Il signor Quinlan lo fissò. Sei pieno di sorprese, vero, disinfestatore?

Fet scrollò le spalle per liquidare il complimento.

Il vecchio ha scelto bene, signor Fet. Il tuo cuore è semplice. Sa ciò che sa e agisce di conseguenza. È difficile trovare una saggezza più grande.

Il Nato sedeva con il cappuccio nero gettato sulle spalle; la bianca testa liscia era scoperta. Aveva davanti a sé l’Occido lumen, aperto a una delle pagine miniate. Poiché i bordi argentati erano repellenti per la sua natura di vampiro, girava con cura le pagine servendosi di una matita. A un tratto toccò con la punta del dito la parte interna del foglio, quasi come un cieco che sfiori la faccia dell’amata.

Quel documento era sacro. Conteneva la storia della creazione e dell’evoluzione della razza di vampiri del mondo e includeva parecchi riferimenti ai Nati. Era come se a un umano fosse consentito di consultare un libro che spiegasse la creazione dell’uomo e svelasse molti, se non tutti, misteri della vita.
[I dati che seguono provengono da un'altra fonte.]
$ cat src/rtl/pdm_pkg.sv
package pdm_pkg;

   // Sequencer states of the path delay meter
   typedef enum logic [2:0] {
      PS_IDLE = 3'd0,
      PS_SEND = 3'd1,
      PS_WAIT = 3'd2,
      PS_CALC = 3'd3,
      PS_NEXT = 3'd4,
      PS_DONE = 3'd5
   } pdm_state_e;

endpackage

$ cat src/rtl/pdm_echo_sync.sv
module pdm_echo_sync #(
   parameter int STAGES = 2
) (
   input  logic clk,
   input  logic rst_n,
   input  logic async_i,
   output logic rise_o
);

   generate
      if (STAGES < 2) begin : g_bad_stages
         $error("pdm_echo_sync: STAGES must be at least 2");
      end
   endgenerate

   // sh[STAGES-1] is the synchronized level, sh[STAGES] its delayed copy
   logic [STAGES:0] sh;

   always_ff @(posedge clk or negedge rst_n) begin
      if (!rst_n) begin
         sh <= '0;
      end else begin
         sh <= {sh[STAGES-1:0], async_i};
      end
   end

   assign rise_o = sh[STAGES-1] & ~sh[STAGES];

endmodule

$ cat src/rtl/pdm_seq.sv
module pdm_seq
   import pdm_pkg::*;
#(
   parameter int NUM_PATHS   = 4,
   parameter int CNT_W       = 16,
   parameter int TIMEOUT_CYC = 200,
   parameter int SYNC_STAGES = 2,
   localparam int IDX_W  = $clog2(NUM_PATHS),
   localparam int PCNT_W = $clog2(NUM_PATHS + 1)
) (
   input  logic                 clk,
   input  logic                 rst_n,
   input  logic                 start_i,
   input  logic [PCNT_W-1:0]    path_cnt_i,
   input  logic [NUM_PATHS-1:0] rise_i,
   output logic [NUM_PATHS-1:0] mark_o,
   output logic                 busy_o,
   output logic                 done_o,
   output logic [IDX_W-1:0]     cur_idx_o,
   output logic [CNT_W-1:0]     rt_o,
   output logic                 hit_o,
   output logic                 wr_en_o,
   output logic                 clr_o
);

   localparam int TMO_LIM = TIMEOUT_CYC + SYNC_STAGES;

   generate
      if (NUM_PATHS < 2) begin : g_bad_paths
         $error("pdm_seq: NUM_PATHS must be at least 2");
      end
      if (CNT_W < 2 || CNT_W > 31) begin : g_bad_width
         $error("pdm_seq: CNT_W must lie in 2..31");
      end else if (TMO_LIM >= (1 << CNT_W)) begin : g_bad_tmo
         $error("pdm_seq: timeout plus sync latency does not fit CNT_W");
      end
      if (SYNC_STAGES < 2) begin : g_bad_sync
         $error("pdm_seq: SYNC_STAGES must be at least 2");
      end
   endgenerate

   pdm_state_e           state;
   logic [IDX_W-1:0]     idx;
   logic [IDX_W-1:0]     last;
   logic [CNT_W-1:0]     cnt;
   logic [CNT_W-1:0]     rt_q;
   logic                 hit_q;
   logic                 done_q;
   logic [PCNT_W-1:0]    eff_cnt;
   logic [IDX_W-1:0]     last_d;
   logic                 sel_rise;

   // Count decode: zero or too many means every path
   always_comb begin
      if (path_cnt_i == '0 || path_cnt_i > PCNT_W'(NUM_PATHS)) begin
         eff_cnt = PCNT_W'(NUM_PATHS);
      end else begin
         eff_cnt = path_cnt_i;
      end
      last_d = IDX_W'(eff_cnt - PCNT_W'(1));
   end

   assign sel_rise = rise_i[idx];

   always_ff @(posedge clk or negedge rst_n) begin
      if (!rst_n) begin
         state  <= PS_IDLE;
         idx    <= '0;
         last   <= '0;
         cnt    <= '0;
         rt_q   <= '0;
         hit_q  <= 1'b0;
         done_q <= 1'b0;
      end else begin
         case (state)
            PS_IDLE: begin
               if (start_i) begin
                  state  <= PS_SEND;
                  idx    <= '0;
                  last   <= last_d;
                  cnt    <= '0;
                  done_q <= 1'b0;
               end
            end
            PS_SEND: begin
               cnt   <= cnt + CNT_W'(1);
               state <= PS_WAIT;
            end
            PS_WAIT: begin
               if (sel_rise) begin
                  rt_q  <= cnt - CNT_W'(SYNC_STAGES);
                  hit_q <= 1'b1;
                  state <= PS_CALC;
               end else if (cnt == CNT_W'(TMO_LIM)) begin
                  rt_q  <= '0;
                  hit_q <= 1'b0;
                  state <= PS_CALC;
               end else begin
                  cnt <= cnt + CNT_W'(1);
               end
            end
            PS_CALC: begin
               state <= (idx == last) ? PS_DONE : PS_NEXT;
            end
            PS_NEXT: begin
               idx   <= idx + IDX_W'(1);
               cnt   <= '0;
               state <= PS_SEND;
            end
            PS_DONE: begin
               done_q <= 1'b1;
               state  <= PS_IDLE;
            end
            default: state <= PS_IDLE;
         endcase
      end
   end

   // One marker bit per path, high only in the send cycle
   generate
      for (genvar p = 0; p < NUM_PATHS; p++) begin : g_mark
         assign mark_o[p] = (state == PS_SEND) && (idx == IDX_W'(p));
      end
   endgenerate

   assign busy_o    = (state != PS_IDLE);
   assign done_o    = done_q;
   assign cur_idx_o = idx;
   assign rt_o      = rt_q;
   assign hit_o     = hit_q;
   assign wr_en_o   = (state == PS_CALC);
   assign clr_o     = (state == PS_IDLE) && start_i;

   AST_ONE_MARK: assert property (@(posedge clk) disable iff (!rst_n)
      $onehot0(mark_o));
   AST_MARK_PULSE: assert property (@(posedge clk) disable iff (!rst_n)
      (mark_o != '0) |=> (mark_o == '0));
   AST_TIMER_CAP: assert property (@(posedge clk) disable iff (!rst_n)
      (state == PS_WAIT) |-> (cnt <= CNT_W'(TMO_LIM)));
   AST_START_BUSY: assert property (@(posedge clk) disable iff (!rst_n)
      (start_i && !busy_o) |=> busy_o);
   AST_DONE_IDLE: assert property (@(posedge clk) disable iff (!rst_n)
      done_o |-> !busy_o);
   AST_NO_RESTART: assert property (@(posedge clk) disable iff (!rst_n)
      (busy_o && start_i) |-> !clr_o);

endmodule

$ cat src/rtl/pdm_fwd_calc.sv
module pdm_fwd_calc #(
   parameter int CNT_W = 16
) (
   input  logic             clk,
   input  logic             rst_n,
   input  logic [CNT_W-1:0] rt_i,
   input  logic [CNT_W-1:0] ret_i,
   input  logic             hit_i,
   output logic [CNT_W-1:0] fwd_o,
   output logic             ok_o
);

   // Forward delay is round trip minus return leg; no wrap allowed
   always_comb begin
      ok_o  = hit_i && (ret_i <= rt_i);
      fwd_o = ok_o ? (rt_i - ret_i) : '0;
   end

   AST_NO_WRAP: assert property (@(posedge clk) disable iff (!rst_n)
      ok_o |-> (fwd_o <= rt_i));
   AST_MISS_ZERO: assert property (@(posedge clk) disable iff (!rst_n)
      !hit_i |-> (fwd_o == '0 && !ok_o));

endmodule

$ cat src/rtl/pdm_result_bank.sv
module pdm_result_bank #(
   parameter int NUM_PATHS = 4,
   parameter int CNT_W     = 16,
   localparam int IDX_W = $clog2(NUM_PATHS)
) (
   input  logic             clk,
   input  logic             rst_n,
   input  logic             clr_i,
   input  logic             wr_en_i,
   input  logic [IDX_W-1:0] wr_idx_i,
   input  logic [CNT_W-1:0] wr_dly_i,
   input  logic             wr_vld_i,
   input  logic [IDX_W-1:0] rd_idx_i,
   output logic [CNT_W-1:0] rd_dly_o,
   output logic             rd_vld_o
);

   logic [NUM_PATHS-1:0] vld_q;
   logic [CNT_W-1:0]     dly_q [NUM_PATHS];

   generate
      for (genvar p = 0; p < NUM_PATHS; p++) begin : g_entry
         always_ff @(posedge clk or negedge rst_n) begin
            if (!rst_n) begin
               vld_q[p] <= 1'b0;
               dly_q[p] <= '0;
            end else if (clr_i) begin
               vld_q[p] <= 1'b0;
               dly_q[p] <= '0;
            end else if (wr_en_i && wr_idx_i == IDX_W'(p)) begin
               vld_q[p] <= wr_vld_i;
               dly_q[p] <= wr_dly_i;
            end
         end
      end

      // Full index space needs no range guard; otherwise reads above the bank give zero
      if ((1 << IDX_W) == NUM_PATHS) begin : g_rd_full
         assign rd_dly_o = dly_q[rd_idx_i];
         assign rd_vld_o = vld_q[rd_idx_i];
      end else begin : g_rd_guard
         always_comb begin
            rd_dly_o = '0;
            rd_vld_o = 1'b0;
            for (int p = 0; p < NUM_PATHS; p++) begin
               if (rd_idx_i == IDX_W'(p)) begin
                  rd_dly_o = dly_q[p];
                  rd_vld_o = vld_q[p];
               end
            end
         end
      end
   endgenerate

   AST_CLR_EMPTY: assert property (@(posedge clk) disable iff (!rst_n)
      clr_i |=> (vld_q == '0));

endmodule

$ cat src/rtl/pps_loop_meter.sv
module pps_loop_meter #(
   parameter int NUM_PATHS   = 4,
   parameter int CNT_W       = 16,
   parameter int TIMEOUT_CYC = 200,
   parameter int SYNC_STAGES = 2,
   localparam int IDX_W  = $clog2(NUM_PATHS),
   localparam int PCNT_W = $clog2(NUM_PATHS + 1)
) (
   input  logic                       clk,
   input  logic                       rst_n,
   input  logic                       start_i,
   input  logic [PCNT_W-1:0]          path_cnt_i,
   input  logic [NUM_PATHS*CNT_W-1:0] ret_dly_i,
   output logic [NUM_PATHS-1:0]       mark_o,
   input  logic [NUM_PATHS-1:0]       echo_i,
   output logic                       busy_o,
   output logic                       done_o,
   input  logic [IDX_W-1:0]           rd_idx_i,
   output logic [CNT_W-1:0]           rd_dly_o,
   output logic                       rd_vld_o
);

   logic [NUM_PATHS-1:0] rise;
   logic [CNT_W-1:0]     ret_arr [NUM_PATHS];
   logic [IDX_W-1:0]     cur_idx;
   logic [CNT_W-1:0]     rt;
   logic                 hit;
   logic                 wr_en;
   logic                 clr;
   logic [CNT_W-1:0]     fwd;
   logic                 fwd_ok;

   generate
      for (genvar p = 0; p < NUM_PATHS; p++) begin : g_path
         pdm_echo_sync #(.STAGES(SYNC_STAGES)) u_sync (
            .clk     (clk),
            .rst_n   (rst_n),
            .async_i (echo_i[p]),
            .rise_o  (rise[p])
         );
         assign ret_arr[p] = ret_dly_i[p*CNT_W +: CNT_W];
      end
   endgenerate

   pdm_seq #(
      .NUM_PATHS   (NUM_PATHS),
      .CNT_W       (CNT_W),
      .TIMEOUT_CYC (TIMEOUT_CYC),
      .SYNC_STAGES (SYNC_STAGES)
   ) u_seq (
      .clk        (clk),
      .rst_n      (rst_n),
      .start_i    (start_i),
      .path_cnt_i (path_cnt_i),
      .rise_i     (rise),
      .mark_o     (mark_o),
      .busy_o     (busy_o),
      .done_o     (done_o),
      .cur_idx_o  (cur_idx),
      .rt_o       (rt),
      .hit_o      (hit),
      .wr_en_o    (wr_en),
      .clr_o      (clr)
   );

   pdm_fwd_calc #(.CNT_W(CNT_W)) u_calc (
      .clk   (clk),
      .rst_n (rst_n),
      .rt_i  (rt),
      .ret_i (ret_arr[cur_idx]),
      .hit_i (hit),
      .fwd_o (fwd),
      .ok_o  (fwd_ok)
   );

   pdm_result_bank #(
      .NUM_PATHS (NUM_PATHS),
      .CNT_W     (CNT_W)
   ) u_bank (
      .clk      (clk),
      .rst_n    (rst_n),
      .clr_i    (clr),
      .wr_en_i  (wr_en),
      .wr_idx_i (cur_idx),
      .wr_dly_i (fwd),
      .wr_vld_i (fwd_ok),
      .rd_idx_i (rd_idx_i),
      .rd_dly_o (rd_dly_o),
      .rd_vld_o (rd_vld_o)
   );

   AST_INVALID_ZERO: assert property (@(posedge clk) disable iff (!rst_n)
      !rd_vld_o |-> (rd_dly_o == '0));

endmodule

$ cat config.mk
export PLATFORM = sky130hd
export DESIGN_NAME = pps_loop_meter
export DESIGN_NICKNAME = d
export VERILOG_FILES = /design/src/rtl/pdm_pkg.sv /design/src/rtl/pdm_echo_sync.sv /design/src/rtl/pdm_seq.sv /design/src/rtl/pdm_fwd_calc.sv /design/src/rtl/pdm_result_bank.sv /design/src/rtl/pps_loop_meter.sv
export SDC_FILE = /design/constraint.sdc
export NUM_CORES = 1
export LEC_CHECK = 0
export CAP_MARGIN = 40
export CORE_MARGIN = 10
export CORE_UTILIZATION = 45
export DETAILED_ROUTE_END_ITERATION = 12
export PLACE_DENSITY = 0.68
export SYNTH_ARGS = -nofsm -noshare
export SYNTH_HDL_FRONTEND = slang
export SYNTH_SLANG_ARGS = --single-unit
$ cat constraint.sdc
create_clock -name clk -period 6.6 [get_ports clk]
set_input_delay 1.32 -clock clk [delete_from_list [all_inputs] [get_ports clk]]
set_output_delay 1.32 -clock clk [all_outputs]
set_load 0.02 [all_outputs]
==> qor.txt, run 1 <==
Fin worst setup slack: 1920 ps
Top_reg_cell synth: dfrtp_1
Post-Place Setup Slack: 1930 ps
Detailed Route Iter0 Violations: 374
Vias in the first global route: 5456
Routed len/inst: 17.8 um
Die Area: 20300 um^2
Placed Cells: 882
Final Hold Viols: 0
Core area: 14600 um^2
Post-layout minimum cycle time: 4680 ps
Register area share after synthesis: 0.448
Crit path top cell by count: clkdlybuf4s50_1
PD cells: 466 nW/um^2
Layout fillers: 1188
Total Routed Length: 16300 um
Post-cts gate resize count: 0
Pleak: 3.82 nW
Req. time, crit path: 5280 ps
Area Overhead vs Synth: 26.0%
Final HPWL DP: 12000 um
Most common cell after layout, fill and taps aside: dfrtp_1
Crit end category: output port
Stages on worst setup path: 3
Reg area: 3030 um^2
DRT Pass-1 Iters: 5
Crit path largest cell delay: 1050 ps
Total CTS buffers: 17
Int Pwr: 2.39 mW
Crit path launch type: primary input
Logic pwr share: 0.470
Setup CP Type: primary input to output port
Area of the multi-input gates: 3460 um^2
Antenna violations before repair: 0
Syn Inst Count: 630
Sequential power share: 0.287
Sw Share: 0.398
Setup TNS: 0 ps
Largest cells by area after synthesis: dfrtp_1 45%, mux4_2 11%, ha_1 4.6%
GPL Wtd Cong: 0.896
Post-layout util: 0.582
Critical path peak fanout: 17
Max_cap viols: 0
Most frequent cells in the layout: 121 x dfrtp_1, 97 x clkdlybuf4s50_1, 73 x nand2_1, 39 x nor2_1, 34 x mux4_2
Outcome: finished, final reports clean
IO Pins: 99
Synth Register Bits: 121
Ys async rst share: 1.00
Crit share post-route: 0.709
Width of the chip: 143 um
# DRC: 0
Buffer depth of the longest clock path: 2
Largest net degree at the start of global routing: 70
Clock tree sinks: 121
Clk_lat worst skew: 410 ps
Min Hold Slack: 351 ps
Fmax: 214 MHz
Global router's overall resource usage: 0.166
Yosys cell types: 50
Rel. slew slack: 0.410
Max Clock Skew: 7.27 ps
CP top delay family: buffers and inverters
GR Overflow Total: 0
RR Startpoint: u_seq.cur_idx_o[0]
Top-area cell type share of the netlist area: 0.448
Switching Power: 1.58 mW
Slew Limit Fails: 0
Tot Pwr: 3.97 mW
H-tree depth: 4
Data arrival, critical path: 3360 ps
Worst hold path type: flip-flop to flip-flop
Beginning of the worst hold path: g_path[0].u_sync.sh[0]
Syn Area/Cell: 10.7 um^2
Peak supply drop: 205 uV
Routed Antenna Nets: 0
Initial Utilization: 0.462
CTS tree: yes
DP Area: 7900 um^2
Post-synth EDFFs: 0
Share of layout cells above drive strength 1: 0.144
First-pass GRT wire length: 27100 um
Final #Nets: 819
Worst-path clk slew: 50 ps
Post-cts hold buffer count: 0
Die Span Y: 143 um
Clock share of power: 0.243
Setup violators final: 0
Number of vias per cell: 5.69
Core Rows: 44
Post CTS Setup Buffer Count: 0
Port Buf Inserts: 98
Slowest-stage cell, CP: clkdlybuf4s50_1
Hold depth: 0
Dominant cell type by area after synthesis: dfrtp_1
Detailed-route via count: 5203
RSZ-0062 raised after global routing: false
Worst setup path start: rd_idx_i[1]
Cell Chain, Critical Path: clkdlybuf4s50_1 > mux4_2 > clkdlybuf4s50_1
Root Buffer: clkbuf_16
Worst Max-Slew Pin Slew: 883 ps
WP buf/inv: 2
Non-filler cells, final: 914
Post-synthesis cell area: 6760 um^2
R2R depth: 11
Post-Syn Nets: 732
ANT cells: 0
Final instance area: 8520 um^2
Yosys warns: 0
synthesized netlist by cell type, types with 2 or more instances:
cell,count
mux4_2,34
o21ai_0,32
nor4bb_1,2
and2_1,2
nand4_1,11
dfrtp_1,121
nand2_1,73
o31ai_1,30
o21a_1,8
nor3_1,11
a21o_1,9
mux2_2,16
a21boi_0,2
ha_1,25
o2111ai_1,2
buf_4,2
nor2_1,39
xor2_1,24
and3_1,9
or2_2,4
inv_1,30
clkbuf_1,30
a22o_1,16
nor4_1,5
nand3_1,15
a211oi_1,3
xnor2_1,15
buf_2,6
a31oi_1,6
a21oi_1,19
nand3b_1,2
nor2b_1,7
nand2b_1,3
metal layers:
| layer | GRT usage | share of wire | up-vias |
|---|---|---|---|
| li1 | - | - | 2466 |
| met1 | 0.192 | 0.43 | 2575 |
| met2 | 0.287 | 0.50 | 143 |
| met3 | 0.0511 | 0.054 | 19 |
| met4 | 0.0559 | 0.014 | 0 |
| met5 | 0 | 0 | - |
kinds of logic after synthesis:
kind of cell | after synthesis | share of synthesized area
and+or+nand+nor | 186 | 0.129
AOI/OAI and AO/OA | 136 | 0.140
DFF | 121 | 0.448
buffers and inverters | 71 | 0.0418
muxes | 51 | 0.141
xor gates and xnor gates | 39 | 0.0505
adders and majority gates | 26 | 0.0492
worst register-to-register path: cells and delay by family, from the launching register on:
family	cells	cell delay, ps
adder cells (fa/ha/maj)	1	310
multiplexers	1	560
flip-flops	1	320
AO/OA/AOI/OAI	5	1180
buffers and inverters	3	830
AND/OR/NAND/NOR	1	210
power groups by stage:
stage	Combinational [mW]	Sequential, mW	Clock [mW]
final	1.87	1.14	0.963
after global routing	2.07	1.17	1.01
after CTS	1.87	1.14	0.979
after detailed placement	1.86	1.15	0
after global placement	1.79	1.15	0
after floorplan	1.38	1.08	0
sequential cells by signal, indices dropped and copies added (netlist names):
| name | count |
|---|---|
| u_bank.dly_q | 64 |
| u_seq.rt_o | 16 |
| u_seq.last | 2 |
| g_path.u_sync.sh | 12 |
| u_seq.hit_o | 1 |
| u_seq.cnt | 16 |
| u_seq.cur_idx_o | 2 |
| u_seq.state | 3 |
| u_bank.vld_q | 4 |
| u_seq.done_o | 1 |
final timing paths:
check                                          to  slack (ps)
max in group asynchronous           u_seq.rt_o[8]        4360
min in group asynchronous        u_bank.dly_q[51]         940
max                                  rd_dly_o[15]        1920
min reg2reg                g_path[0].u_sync.sh[1]         350
max reg2reg                      u_bank.dly_q[17]        3070
min                        g_path[0].u_sync.sh[1]         350
cell type report:
type	count	share of cell area
clock buffer	19	0.0520
inverter	31	0.0137
multi-input combinational	438	0.407
tap	184	0.0270
timing repair buffer	108	0.125
clock inverter	13	0.0207
sequential	121	0.355
Power figures use the tool's default switching activity.
==> run 2: changes to the inputs <==
Clock period 6.6 ns to 4.7 ns, I/O delays scaled along.
==> run 2 against run 1 <==
Effect of this change: total power rose by 39%; count of clock-buffer cells in the layout rose by 3; non-clock buffer count rose by 6; sequential share of layout area fell by 0.057 points; clock skew fell by 0.94 ps; critical path type unchanged.
==> qor.txt, run 2 (synthesis gave the netlist of run 1 again) <==
Outcome: finished, final reports clean
Worst-path clk slew: 50 ps
Slew Limit Fails: 0
First-pass GRT wire length: 28100 um
Max Clock Skew: 6.33 ps
Non-filler cells, final: 919
Post-cts hold buffer count: 0
Core Rows: 44
Post CTS Setup Buffer Count: 0
Total Routed Length: 16900 um
Data arrival, critical path: 2920 ps
Clock tree sinks: 121
Worst hold path type: flip-flop to flip-flop
Max reg flops: 64
# DRC: 0
Logic pwr share: 0.486
Clk_lat worst skew: 420 ps
Largest net degree at the start of global routing: 61
Area Overhead vs Synth: 26.2%
Hold Path End: g_path[1].u_sync.sh[1]
GR Overflow Total: 0
RR Startpoint: u_seq.cur_idx_o[0]
Die Span Y: 143 um
Routed Antenna Nets: 0
RSZ-0062 raised after global routing: false
Total CTS buffers: 17
Peak supply drop: 389 uV
Beginning of the worst hold path: g_path[1].u_sync.sh[0]
Pleak: 3.84 nW
Placed Cells: 887
Most frequent cells in the layout: 121 x dfrtp_1, 97 x clkdlybuf4s50_1, 73 x nand2_1, 39 x nor2_1, 34 x mux4_2
Final Hold Viols: 0
GPL Wtd Cong: 0.838
Rel. slew slack: 0.422
Req. time, crit path: 3760 ps
Sequential power share: 0.288
ANT cells: 0
Setup CP Type: primary input to output port
H-tree depth: 4
Initial Utilization: 0.462
Detailed-route via count: 5238
Crit path launch type: primary input
Layout fillers: 1248
Die Area: 20300 um^2
Int Pwr: 3.29 mW
Global router's overall resource usage: 0.174
Hold depth: 0
Fmax: 259 MHz
Worst Max-Slew Pin Slew: 864 ps
Buffer depth of the longest clock path: 2
Switching Power: 2.24 mW
Number of vias per cell: 5.70
Vias in the first global route: 5573
Core area: 14600 um^2
Sw Share: 0.405
R2R Path End: u_bank.dly_q[61]
Root Buffer: clkbuf_16
Final #Nets: 825
Detailed Route Iter0 Violations: 351
R2R Setup Slk: 1230 ps
DRT Pass-1 Iters: 6
Setup TNS: 0 ps
R2R depth: 10
Critical path peak fanout: 17
CTS tree: yes
Clock share of power: 0.226
Share of layout cells above drive strength 1: 0.148
Post-cts gate resize count: 0
PD cells: 648 nW/um^2
Final HPWL DP: 12800 um
Width of the chip: 143 um
Routed len/inst: 18.4 um
IO Pins: 99
Max_cap viols: 0
Most common cell after layout, fill and taps aside: dfrtp_1
Port Buf Inserts: 98
Biggest register: u_bank.dly_q
Crit end category: output port
Crit share post-route: 0.821
Post-layout minimum cycle time: 3860 ps
Setup violators final: 0
Antenna violations before repair: 0
-- run 2: worst max path at each step --
| stage | startpoint | end | slack (ps) | cells past startpoint |
|---|---|---|---|---|
| final | rd_idx_i[0] | rd_dly_o[11] | 840 | 4 |
| after global routing | rd_idx_i[0] | rd_dly_o[11] | 760 | 4 |
| after CTS | ret_dly_i[61] | u_bank.dly_q[42] | 770 | 10 |
| after detailed placement | ret_dly_i[61] | u_bank.dly_q[42] | 340 | 10 |
| after global placement | ret_dly_i[57] | u_bank.dly_q[10] | 470 | 10 |
| after floorplan | u_seq.cur_idx_o[0] | u_bank.dly_q[39] | 1240 | 13 |
-- run 2: metal layers --
layer / vias to the layer above / track usage / routed length [um]
met1: 2608 / 0.200 / 7040
met4: 0 / 0.0711 / 358
li1: 2475 / - / -
met2: 131 / 0.305 / 8780
met3: 24 / 0.0401 / 736
met5: - / 0 / 0
-- run 2: per-stage QoR --
stage | setup WS (ps) | util | power (mW) | instance area, um^2 | hold slack (ps)
after floorplan | 1240 | - | 3.45 | 6760 | 331
after global placement | 473 | 0.541 | 4.16 | 7920 | 332
after detailed placement | 338 | 0.543 | 4.27 | 7950 | 345
after CTS | 771 | 0.582 | 5.55 | 8520 | 357
after global routing | 756 | 0.583 | 5.91 | 8530 | 366
final | 841 | 0.583 | 5.53 | 8530 | 353
-- run 2: cell type report --
class / instances / area [um^2] / area share
well taps: 184 / 230 / 0.0270
flip-flops and latches: 121 / 3030 / 0.355
clock buffers: 22 / 474 / 0.0556
multi-input cells: 438 / 3460 / 0.406
repair buffers: 114 / 1120 / 0.132
clock inverters: 9 / 97.6 / 0.0114
inverters: 31 / 116 / 0.0136
-- run 2: worst max-delay path, cell delays in order --
cell	delay [ps]
clkdlybuf4s50_1	460
buf_4	340
mux4_2	600
clkdlybuf4s50_1	570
Gli occhi rosso scuro del signor Quinlan passarono in rassegna le pagine, con grande interesse.

La lettura è lenta. Il linguaggio è oscuro.

«Lo dici a me!» commentò Fet.

Inoltre, molto è nascosto. Nelle immagini e nella filigrana. È più chiaro ai miei occhi che non ai tuoi, ma la lettura richiederà un certo tempo.

«Che è proprio quello che non abbiamo. Quanto ci vorrà?»

Gli occhi del Nato continuavano a muoversi lungo le pagine. Impossibile dirlo.

Fet si rese conto che la sua ansia distraeva il signor Quinlan. «Stiamo caricando le armi» disse. «Hai un’ora, più o meno, poi verrai con noi. Porteremo via Nora...»

Si girò e si allontanò. In tre passi il Lumen, il Padrone e l’apocalisse evaporarono. Nella mente aveva solo Nora.

Quinlan riportò l’attenzione alle pagine del Lumen e cominciò a leggere.